$ cat config.mk
export PLATFORM = sky130hd
export DESIGN_NAME = dmem_arbiter
export DESIGN_NICKNAME = d
export VERILOG_FILES = /design/src/rtl/dmem_arbiter_pkg.sv /design/src/rtl/dmem_rr_picker.sv /design/src/rtl/dmem_arbiter.sv
export SDC_FILE = /design/constraint.sdc
export NUM_CORES = 1
export LEC_CHECK = 0
export CAP_MARGIN = 20
export CORE_ASPECT_RATIO = 1.75
export CORE_MARGIN = 1.5
export CORE_UTILIZATION = 36
export DETAILED_ROUTE_END_ITERATION = 8
export GPL_TIMING_DRIVEN = 0
export PLACE_DENSITY = 0.83
export SLEW_MARGIN = 40
export SYNTH_ARGS = -nofsm -noshare
export SYNTH_HDL_FRONTEND = slang
export SYNTH_SLANG_ARGS = --single-unit
$ cat constraint.sdc
create_clock -name clk -period 1.18 [get_ports clk]
set_input_delay 0.118 -clock clk [delete_from_list [all_inputs] [get_ports clk]]
set_output_delay 0.118 -clock clk [all_outputs]
set_load 0.1 [all_outputs]
$ cat src/rtl/dmem_arbiter_pkg.sv
// Shared types and constants for the two-port data-memory arbiter.
// Latency: n/a (definitions only).
// Backpressure: n/a (definitions only).
package dmem_arbiter_pkg;

    localparam int WORD_LEN      = 32;
    localparam int DATA_MEM_SIZE = 256;

    typedef enum logic {
        IDLE   = 1'b0,
        ACCESS = 1'b1
    } arb_state_t;

    typedef logic port_id_t;

    localparam port_id_t PORT0 = 1'b0;
    localparam port_id_t PORT1 = 1'b1;

    // Request captured at handshake; the byte offset is dropped because
    // DataMem is word-addressed, but the range check used the full address.
    typedef struct packed {
        port_id_t                port;
        logic                    we;
        logic [WORD_LEN-3:0]     word_addr;
        logic [WORD_LEN-1:0]     wdata;
        logic                    err;
    } acc_req_t;

    // A word starting at addr must fit entirely below limit.
    function automatic logic addr_oob(input logic [WORD_LEN-1:0] addr, input int limit);
        return addr >= WORD_LEN'(limit - 3);
    endfunction

endpackage
==> config.mk <==
export PLATFORM = sky130hd
export DESIGN_NAME = aes_spi_frontend
export DESIGN_NICKNAME = d
export VERILOG_FILES = /design/src/rtl/aes_spi_frontend.sv
export SDC_FILE = /design/constraint.sdc
export NUM_CORES = 2
export LEC_CHECK = 0
export BUFFER_PORTS_ARGS = -buffer_cell sky130_fd_sc_hd__buf_2
export CAP_MARGIN = 10
export CORE_ASPECT_RATIO = 1.75
export CORE_MARGIN = 4
export CORE_UTILIZATION = 58
export DETAILED_ROUTE_END_ITERATION = 16
export MAX_ROUTING_LAYER = met4
export PLACE_DENSITY = 0.77
export SLEW_MARGIN = 0
export SYNTH_ARGS = -nofsm -noshare
export SYNTH_HDL_FRONTEND = slang
export SYNTH_SLANG_ARGS = --single-unit
==> constraint.sdc <==
create_clock -name clk -period 2.6 [get_ports clk]
set_input_delay 0.39 -clock clk [delete_from_list [all_inputs] [get_ports clk]]
set_output_delay 0.39 -clock clk [all_outputs]
set_load 0.02 [all_outputs]
==> src/rtl/operand_fetcher.sv <==
// Operand fetcher: issues strided SRAM row reads for the systolic array, then
// idles DRAIN_CYCLES so the skew stage and array can empty before done.
`ifndef NUMBER
`define NUMBER 16
`endif
`ifndef SYS_ARRAY_LEN
`define SYS_ARRAY_LEN 4
`endif

module operand_fetcher #(
    parameter int unsigned ADDR_W       = 10,
    parameter int unsigned ROWS_W       = 8,
    parameter int unsigned NUM_W        = `NUMBER,
    parameter int unsigned ARRAY_LEN    = `SYS_ARRAY_LEN,
    parameter int unsigned DRAIN_CYCLES = 2 * ARRAY_LEN
) (
    input  logic                       clk,
    input  logic                       rst_n,
    input  logic                       start,
    input  logic [ADDR_W-1:0]          base_addr,
    input  logic [ADDR_W-1:0]          stride,
    input  logic [ROWS_W-1:0]          num_rows,
    input  logic                       hold,
    output logic                       sram_ren,
    output logic [ADDR_W-1:0]          sram_addr,
    input  logic [NUM_W*ARRAY_LEN-1:0] sram_rdata,
    output logic [NUM_W*ARRAY_LEN-1:0] data_out,
    output logic                       data_valid,
    output logic                       busy,
    output logic                       done
);

    localparam int unsigned CNT_W = (DRAIN_CYCLES > 1) ? $clog2(DRAIN_CYCLES) : 1;
    localparam logic [CNT_W-1:0] CNT_LAST = CNT_W'((DRAIN_CYCLES > 0) ? DRAIN_CYCLES - 1 : 0);

    typedef enum logic [1:0] {
        S_IDLE,
        S_FETCH,
        S_DRAIN
    } state_e;

    state_e              state_q, state_d;
    logic [ADDR_W-1:0]   addr_q, addr_d;
    logic [ADDR_W-1:0]   stride_q, stride_d;
    logic [ROWS_W-1:0]   rows_q, rows_d;
    logic [ROWS_W-1:0]   k_q, k_d;
    logic [CNT_W-1:0]    cnt_q, cnt_d;
    logic                done_q, done_d;
    logic                dv_q;
    logic                issue;

    always_ff @(posedge clk or negedge rst_n) begin
        if (!rst_n) begin
            state_q  <= S_IDLE;
            addr_q   <= '0;
            stride_q <= '0;
            rows_q   <= '0;
            k_q      <= '0;
            cnt_q    <= '0;
            done_q   <= 1'b0;
            dv_q     <= 1'b0;
        end else begin
            state_q  <= state_d;
            addr_q   <= addr_d;
            stride_q <= stride_d;
            rows_q   <= rows_d;
            k_q      <= k_d;
            cnt_q    <= cnt_d;
            done_q   <= done_d;
            dv_q     <= issue;
        end
    end

    always_comb begin
        state_d  = state_q;
        addr_d   = addr_q;
        stride_d = stride_q;
        rows_d   = rows_q;
        k_d      = k_q;
        cnt_d    = cnt_q;
        done_d   = 1'b0;
        issue    = 1'b0;
        case (state_q)
            S_IDLE: begin
                if (start) begin
                    if (num_rows != '0) begin
                        addr_d   = base_addr;
                        stride_d = stride;
                        rows_d   = num_rows;
                        k_d      = '0;
                        state_d  = S_FETCH;
                    end else begin
                        done_d = 1'b1;
                    end
                end
            end
            S_FETCH: begin
                // addr_q always holds the address of row k; hold only freezes it
                if (!hold) begin
                    issue  = 1'b1;
                    addr_d = addr_q + stride_q;
                    k_d    = k_q + ROWS_W'(1);
                    if (k_q == rows_q - ROWS_W'(1)) begin
                        cnt_d = '0;
                        if (DRAIN_CYCLES == 0) begin
                            state_d = S_IDLE;
                            done_d  = 1'b1;
                        end else begin
                            state_d = S_DRAIN;
                        end
                    end
                end
            end
            S_DRAIN: begin
                if (cnt_q == CNT_LAST) begin
                    state_d = S_IDLE;
                    done_d  = 1'b1;
                end else begin
                    cnt_d = cnt_q + CNT_W'(1);
                end
            end
            default: state_d = S_IDLE;
        endcase
    end

    assign sram_ren   = issue;
    assign sram_addr  = addr_q;
    assign data_valid = dv_q;
    assign data_out   = dv_q ? sram_rdata : '0;
    assign busy       = (state_q != S_IDLE);
    assign done       = done_q;

endmodule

* [The problem] Repeat exactly the lines that run from the opening of the listing through the line holding "Backpressure: n/a (definitions only).". Leave out everything else.

* [Task response]
$ cat config.mk
export PLATFORM = sky130hd
export DESIGN_NAME = dmem_arbiter
export DESIGN_NICKNAME = d
export VERILOG_FILES = /design/src/rtl/dmem_arbiter_pkg.sv /design/src/rtl/dmem_rr_picker.sv /design/src/rtl/dmem_arbiter.sv
export SDC_FILE = /design/constraint.sdc
export NUM_CORES = 1
export LEC_CHECK = 0
export CAP_MARGIN = 20
export CORE_ASPECT_RATIO = 1.75
export CORE_MARGIN = 1.5
export CORE_UTILIZATION = 36
export DETAILED_ROUTE_END_ITERATION = 8
export GPL_TIMING_DRIVEN = 0
export PLACE_DENSITY = 0.83
export SLEW_MARGIN = 40
export SYNTH_ARGS = -nofsm -noshare
export SYNTH_HDL_FRONTEND = slang
export SYNTH_SLANG_ARGS = --single-unit
$ cat constraint.sdc
create_clock -name clk -period 1.18 [get_ports clk]
set_input_delay 0.118 -clock clk [delete_from_list [all_inputs] [get_ports clk]]
set_output_delay 0.118 -clock clk [all_outputs]
set_load 0.1 [all_outputs]
$ cat src/rtl/dmem_arbiter_pkg.sv
// Shared types and constants for the two-port data-memory arbiter.
// Latency: n/a (definitions only).
// Backpressure: n/a (definitions only).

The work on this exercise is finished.